Charles Bock (born 1969) is an American writer whose debut novel Beautiful Children (published by Random House) was selected by The New York Times as a Notable Book of the Year for 2008, and won the 2009 Sue Kaufman Prize for First Fiction from the American Academy of Arts and Letters. He lives in Brooklyn, New York.

==Biography==
Bock was born and raised in Las Vegas, which served as the setting for Beautiful Children. He comes from a family of pawnbrokers who have operated shops in Downtown Las Vegas for more than 30 years. On his website, he reflects upon his upbringing as a source of inspiration for the novel:

Sometimes, when my siblings and I were little, my parents, for various reasons, used to have us stay in the back of the shop. This would be after school or during summer vacation, when there wasn’t summer camp, or they didn’t have anybody to watch over us and we were too small to be alone. We’d occupy our time with sodas from a nearby casino’s gift shop, comic books, and a television that got wavy reception, and we’d do small chores, rolling coins or filing the previous day’s pawn tickets. The store often had a line of people waiting to pawn their goods, local customers who worked in casinos and also spent all their spare time playing blackjack and slot machines, and also tourists who had blown all their cash, and maybe their plane tickets home, and now were desperate, and hung over, and needed loans on their wedding rings, so they could go back into the casinos and win back their money. I’d sometimes stare out of the back of the store and watch the people in line and take in their faces. Lots of times my parents would be put in the position of having to tell these people that their wedding ring was only worth a fraction of what they’d paid for it, or that, say, the diamonds in that ring were brown and flawed. From the back of the store, I’d watch as the customers exploded and called my parents dirty Jews and cursed at them and threatened them at the top of their lungs. It’s impossible in situations like that not to feel for everybody involved—to be horrified, sure, but more than that, to be saddened by the spectacle, to want so much more than that out of life for everyone.

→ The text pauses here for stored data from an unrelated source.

File: config.mk
export PLATFORM = sky130hd
export DESIGN_NAME = if_stage
export DESIGN_NICKNAME = d
export VERILOG_FILES = /design/src/rtl/if_stage.sv
export SDC_FILE = /design/constraint.sdc
export NUM_CORES = 1
export LEC_CHECK = 0
export CORE_MARGIN = 2
export CORE_UTILIZATION = 25
export DETAILED_ROUTE_END_ITERATION = 8
export GPL_ROUTABILITY_DRIVEN = 0
export PLACE_DENSITY_LB_ADDON = 0.12
export SETUP_SLACK_MARGIN = 0.2
export SLEW_MARGIN = 20
export SYNTH_ARGS = -nofsm -noshare
export SYNTH_HDL_FRONTEND = slang
export SYNTH_SLANG_ARGS = --single-unit
File: constraint.sdc
create_clock -name clk -period 4.9 [get_ports clk]
set_clock_uncertainty 0.1 [all_clocks]
set_input_delay 0.49 -clock clk [delete_from_list [all_inputs] [get_ports clk]]
set_output_delay 0.49 -clock clk [all_outputs]
set_load 0.05 [all_outputs]
File: src/rtl/if_stage.sv
// rtl/if_stage.sv - instruction fetch stage: PC, fetch FSM, skid register, redirect latch, IF/ID register
// Optional macro IF_STAGE_FLUSH_EN: squash the instruction accepted while a redirect is active.
module if_stage #(
    parameter logic [31:0] RESET_PC = 32'h0000_0000
) (
    input  logic        clk,
    input  logic        rst,
    input  logic [1:0]  if_pc_source,
    input  logic [31:0] branch_addr,
    input  logic [31:0] jump_addr,
    input  logic        hazard,
    input  logic        pstop_i,
    output logic [31:0] imem_addr,
    output logic        imem_req,
    input  logic [31:0] imem_rdata,
    input  logic        imem_ack,
    output logic [31:0] IF_ID_instruction,
    output logic [31:0] IF_ID_next_i_addr,
    output logic        if_busy
);

    localparam logic [1:0] ST_IDLE  = 2'd0;
    localparam logic [1:0] ST_FETCH = 2'd1;
    localparam logic [1:0] ST_HOLD  = 2'd2;

    logic [1:0]  r_state;
    logic [31:0] r_pc;
    logic [31:0] r_skid;
    logic [31:0] r_redir_pc;
    logic        r_redir_pending;
    logic [31:0] r_if_id_instr;
    logic [31:0] r_if_id_nia;

    logic        w_stall;
    logic        w_src_active;
    logic [31:0] w_src_target;
    logic [31:0] w_pc_plus4;
    logic [31:0] w_next_pc;
    logic        w_accept;
    logic [31:0] w_fetched;
    logic [31:0] w_slot_instr;

    assign w_stall      = hazard | pstop_i;
    // Source 3 is an undefined encoding and behaves as sequential fetch.
    assign w_src_active = (if_pc_source == 2'd1) || (if_pc_source == 2'd2);
    assign w_src_target = (if_pc_source == 2'd1) ? branch_addr : jump_addr;
    assign w_pc_plus4   = r_pc + 32'd4;
    assign w_next_pc    = w_src_active    ? w_src_target :
                          r_redir_pending ? r_redir_pc   : w_pc_plus4;

    assign w_accept  = !w_stall && (((r_state == ST_FETCH) && imem_ack) || (r_state == ST_HOLD));
    assign w_fetched = (r_state == ST_HOLD) ? r_skid : imem_rdata;

`ifdef IF_STAGE_FLUSH_EN
    assign w_slot_instr = (w_src_active || r_redir_pending) ? 32'h0 : w_fetched;
`else
    assign w_slot_instr = w_fetched;
`endif

    assign imem_req          = (r_state == ST_FETCH);
    assign imem_addr         = r_pc;
    assign if_busy           = (r_state == ST_FETCH) && !imem_ack;
    assign IF_ID_instruction = r_if_id_instr;
    assign IF_ID_next_i_addr = r_if_id_nia;

    always_ff @(posedge clk or posedge rst) begin
        if (rst) begin
            r_state         <= ST_IDLE;
            r_pc            <= RESET_PC;
            r_skid          <= 32'h0;
            r_redir_pc      <= 32'h0;
            r_redir_pending <= 1'b0;
            r_if_id_instr   <= 32'h0;
            r_if_id_nia     <= 32'h0;
        end else begin
            case (r_state)
                ST_IDLE: r_state <= ST_FETCH;
                ST_FETCH: begin
                    if (imem_ack) begin
                        if (!w_stall) begin
                            r_if_id_instr <= w_slot_instr;
                            r_if_id_nia   <= w_pc_plus4;
                            r_pc          <= w_next_pc;
                        end else begin
                            r_skid  <= imem_rdata;
                            r_state <= ST_HOLD;
                        end
                    end else if (!w_stall) begin
                        r_if_id_instr <= 32'h0;
                    end
                end
                ST_HOLD: begin
                    if (!w_stall) begin
                        r_if_id_instr <= w_slot_instr;
                        r_if_id_nia   <= w_pc_plus4;
                        r_pc          <= w_next_pc;
                        r_state       <= ST_FETCH;
                    end
                end
                default: r_state <= ST_IDLE;
            endcase

            // Acceptance consumes any redirect, including one arriving this same cycle.
            if (w_accept) begin
                r_redir_pending <= 1'b0;
            end else if (w_src_active && !pstop_i) begin
                r_redir_pc      <= w_src_target;
                r_redir_pending <= 1'b1;
            end
        end
    end

endmodule

# Word-level counts from Yosys, hierarchy flattened
# Cells that the tools add are included.
[op_classes]
reduce_logical = 17
add_sub_neg = 1
n_mux = 20
bitwise_logic = 2
eq_ne = 8
[op_table]
columns = ["cell", "count"]
rows = [
  ["32-bit two-way mux", 11],
  ["32-bit case mux with 2 select lines", 3],
  ["32-bit by 3-bit adder with 32-bit output, second input constant", 1],
  ["2-bit two-way mux", 3],
  ["2-bit case mux with 3 select lines", 1],
  ["2-bit AND reduction", 3],
  ["3-bit AND reduction", 2],
  ["2-bit by 1-bit == test with 1-bit output, second input constant", 2],
  ["2-bit == test, second input constant", 2],
  ["1-bit logical AND", 4],
  ["2-bit by 1-bit inequality test with 1-bit output, second input constant", 2],
  ["2-bit nonzero test", 2],
  ["1-bit logical NOT", 3],
  ["3-bit inequality test, second input constant", 1],
  ["2-bit logical NOT", 1],
  ["1-bit logical OR", 2],
  ["1-bit two-way mux", 2],
  ["2-bit inequality test, second input constant", 1],
  ["1-bit inverter", 1],
  ["1-bit OR", 1],
]
[word_totals]
ff_bits = 163
input_bits = 103
output_inout_bits = 98
elab_cells = 55

# Longest topological paths before layout
[logic_depth]
word_depth = 6
mapped_depth = 9
depth_no_buf = 7

# Worst setup path before layout
# Ideal clock, no wire load.
[synth_timing]
path_type = "register to register"
from = "register r_pc[2] (netlist: imem_addr[2])"
to = "register r_pc[16] (netlist: imem_addr[16])"
synth_period_minus_slack_ns = 2.471
t_required_ns = 4.674
setup_time_ns = 0.126
path_buffers = 0
t_arrival_ns = 2.244
setup_slack_ns = 2.429
stages_incl_launch_ff = 6
path_cell_list = "dfrtp_1 ha_1 nand2_1 or2_1 or4_4 a311o_1"
[synth_between]
elab_chain_len = 6
[synth_rtl]
columns = ["element", "line", "rtl"]
rows = [
  ["start, declared", "27", "logic [31:0] r_pc;"],
  ["start signal, assigned", "83", "r_pc <= w_next_pc;"],
  ["start signal, assigned", "96", "r_pc <= w_next_pc;"],
  ["32-bit by 3-bit adder with 32-bit output (*)", "47", "assign w_pc_plus4 = r_pc + 32'd4;"],
  ["32-bit two-way mux (*)", "49", "r_redir_pending ? r_redir_pc : w_pc_plus4;"],
  ["32-bit two-way mux (*)", "48", "assign w_next_pc = w_src_active ? w_src_target :"],
  ["32-bit two-way mux (*)", "80, 93", ""],
  ["32-bit two-way mux", "79", "if (imem_ack) begin"],
  ["32-bit case mux with 2 select lines (*)", "76", "case (r_state)"],
]
# Every way passes the cells marked *; elsewhere a longest branch is shown, timed or not. The select of a mux whose other input is x is not followed.
# A chain may end at the register's enable or synchronous reset.

# Worst setup path in the final report
[layout_timing]
from = "input imem_ack"
to = "output if_busy"
[layout_between]
elab_chain_len = 2
[layout_rtl]
columns = ["element", "line", "rtl"]
rows = [
  ["start, declared", "16", "input logic imem_ack,"],
  ["1-bit logical NOT", "62", "assign if_busy = (r_state == ST_FETCH) && !imem_ack;"],
  ["1-bit logical AND", "62", ""],
  ["end, declared", "19", "output logic if_busy"],
]
# No other way between the ends.

==> results.cfg <==
[setup_path]
required_ns = 4.31
critPathTopFamily = buffers and inverters
path_max_fanout = 36
r2r_setup_slack_ns = 2.05
cp.arrival_ns = 2.50
cp_slowest_stage_delay_ns = 0.75
path_buf_inv = 4
crit_type = input pin to output port
critPathLaunch = imem_ack
critPathMostFrequentCell = clkdlybuf4s50_1
timing.rr.end = imem_addr[8]
rr_worst_depth = 8
cp_slowest_cell = clkdlybuf4s50_1
worstSetupPathDepth = 5
crit-reg2reg-launch = r_state[0]
critical_path.cell_chain = clkdlybuf4s50_1 > buf_4 > nand2b_1 > inv_1 > clkdlybuf4s50_1
crit_path_start_kind = input pin
cp-end-kind = output port

[finish]
design_area_um2 = 11300
final_util = 0.348
layout_common_cells = 200 x clkdlybuf4s50_1, 163 x dfrtp_1, 112 x o21ai_0
nets = 1123
synthToLayoutAreaGrowth_pct = 37.5
final_layout_size_suffix_gt1_frac = 0.0935
mostFrequentLayoutCell = clkdlybuf4s50_1

[floorplanning]
fp-row-count = 66
core_area_um2 = 32500
ios = 201
initial_core_util = 0.253
fp.dieH_um = 186
die_w_um = 186
dieArea_um2 = 34400

[power]
power_density_nw_per_um2 = 675
internal_power_uw = 4120
switchingPower_uw = 3530
total_power_uw = 7650
pwr-share-seq = 0.324
p_sw_frac = 0.462
clkPwrFrac = 0.182
pwr-share-comb = 0.494
ir_drop_v = 0.000351
p_leak_uw = 0.00456

[clock_tree]
cts_setup_buffers = 0
cts_root_buf = clkbuf_16
clock_latency_ns = 0.42
cts_inserted_buffers = 17
clk_path_buf_depth = 2
clkSlewWorstSetupHoldPaths_ns = 0.08
cts_hold_buffers = 0
clock-sinks = 163
htreeDepth = 4
ctsResizeCount = 0
cts_tree = yes

[global_route]
grt_pass1_vias = 6825
antenna_found_initial = 4
grt-ovfl-total = 0
grt_pass1_wl_mm = 41.6
grt_max_degree = 103
grt_usage = 0.158

[yosys]
ys.flop_type = dfrtp_1
seq_area_frac_synth = 0.495
netlist_area_um2 = 8240
postSynth.asyncResetShare = 1.00
avgSynthCellArea_um2 = 9.78
synth-seq-cells = 163
synth_edf_count = 0
yosys_warnings = 0
yosysUniqueCellTypes = 48
synth_cells = 843
syn-num-nets = 952

[sta]
clock.fmax_ghz = 0.323
hold_viol = 0
min_period_ns = 3.09
relSlewSlack = 0.327
grt_setup_unrepaired = false
tightest_slew_ns = 1.01
setup_viol = 0
finalMaxSlewViolations = 0
tns_ns = 0
fin_crit_sh = 0.631
setup_slack_ns = 1.81

[placement]
place_worst_setup_slack_ns = 1.71
hpwl_mm = 18.4
post_dp_cell_area_um2 = 10700
portBuffers = 200

[detailed_routing]
drc = 0
drtIter0Drc = 335
detail_route.first_pass.iterations = 4
vias = 6835
wl_mm = 26.6
vias_per_cell = 4.65
routedWlPerCell_um = 18.1
ant_nets = 0

[status]
status = finished clean

[run]
drv_cap = 0

[min_path]
hold_path.class = input pin to asynchronous set/reset pin
-- area by class of cell --
type / instances / area (um2)
multi-input cells: 602 / 3900
inverters: 13 / 52.6
well taps: 442 / 553
clock inverters: 14 / 164
clock buffers: 18 / 429
fillers: 3366 / 21200
repair buffers: 217 / 2150
flip-flops and latches: 163 / 4080
diodes: 1 / 2.50
-- worst register-to-register path: stages, from the launching register on --
cell     delay [ns]
dfrtp_1        0.40
inv_1          0.08
ha_1           0.36
nor3b_2        0.22
buf_4          0.31
and2_1         0.59
buf_4          0.29
o21ai_0        0.13
a22o_1         0.26
-- kinds of logic after synthesis --
group | count (synthesis) | synth area share
buffers and inverters | 78 | 0.0372
muxes | 90 | 0.114
and+or+nand+nor | 222 | 0.121
xor gates and xnor gates | 28 | 0.0298
DFF | 163 | 0.495
adders and majority gates | 6 | 0.00911
AOI/OAI and AO/OA | 256 | 0.194
-- per-layer routing --
layer,wire length (um),global-route usage,share of wire
met5,38,0,0.0014
met1,12800,0.221,0.48
met3,1670,0.0440,0.063
met4,99,0.0293,0.0037
met2,12000,0.245,0.45
-- sequential cells by signal, summed over array words and instances, names as in the netlist --
| signal | count |
|---|---|
| imem_addr | 32 |
| r_state | 2 |
| IF_ID_instruction | 32 |
| IF_ID_next_i_addr | 32 |
| r_redir_pending | 1 |
| r_skid | 32 |
| r_redir_pc | 32 |
-- synthesized netlist by cell type, types with 4 or more instances --
library cell  instances  area, um2
a21o_1                5       37.5
a21oi_1              39        195
a221oi_1              8       70.1
a22o_1                7       61.3
a31oi_1               4       25.0
and2_1                4       25.0
and3_1                5       31.3
and4_1                4       35.0
buf_1                10       37.5
buf_2                 5       25.0
clkbuf_1             48        180
dfrtp_1             163       4080
ha_1                  6       75.1
inv_1                13       48.8
mux2_2               34        383
mux2i_1              56        561
nand2_1              96        360
nand3_1              15       75.1
nand4_1               6       37.5
nor2_1               71        267
nor3_1                5       25.0
nor4_1                4       25.0
o21a_1               11       82.6
o21ai_0             113        566
o22a_1               22        193
o22ai_1              15       93.8
o2bb2ai_1             8       70.1
o31a_1                8       70.1
o31ai_1               4       30.0
xnor2_1              18        158
xor2_1               10       87.6
-- per-stage QoR --
step	cells	hold WS, ns
after floorplan	843	0.350
after global placement	1437	0.362
after detailed placement	1437	0.365
after CTS	1469	0.212
after global routing	1469	0.224
final	1470	0.226
-- power by group through the flow --
stage	Clock [uW]	Sequential (uW)	Combinational (uW)
finish	1390	2480	3780
global route	1500	2580	4070
CTS	1440	2490	3840
detailed placement	0	2510	3830
global placement	0	2500	3790
floorplan	0	3550	1410
-- worst max path at each step --
stage,to,slack [ns]
after floorplan,IF_ID_instruction[0],2.24
after global placement,imem_addr[16],1.77
after detailed placement,imem_addr[16],1.71
after CTS,if_busy,1.81
after global routing,if_busy,1.76
final,if_busy,1.81
(Power assumes the default switching activity.)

Bock earned a Master's of Fine Arts in fiction and literature from Bennington College and has taught fiction at the Gotham Writers Workshop in New York City. He is a 2009 recipient of the Silver Pen Award (Nevada Writers Hall of Fame), which was established in 1996 to recognize mid-career writers who have already shown substantial achievement.

=== Personal life ===
In 2009, Bock's first wife, Diana Colbert, was diagnosed with leukemia. The couple's daughter, Lily Starr, was six months old at the time. Following a pair of bone marrow transplants, Diana Colbert died in December 2011, three days before Lily Starr's third birthday. He subsequently married writer Leslie Jamison, with whom he also has a daughter. They divorced in 2020 and share custody of their daughter.

==Beautiful Children==
Bock's first novel Beautiful Children is about the interwoven lives of several characters in Las Vegas. The story focuses on the issue of homeless teenage runaways. Young Newell has A.D.D. and his overbearing mother Lorraine is not too keen on him hanging out with his older friend Kenny. The Girl With the Shaved Head is looking to fit in with some questionable characters that she just met on the Las Vegas Strip. Pony Boy has not always been the best boyfriend and lover to his stripper girlfriend Cheri. Comic book writer Bing Beiderbixxe is just in Vegas for the weekend. These characters' lives intersect in this unflinching tale about lost innocence.

== Alice & Oliver ==
Bock's second novel, Alice & Oliver, is based on his late wife Diana Joy Colbert and her illness. The novel follows a character battling cancer.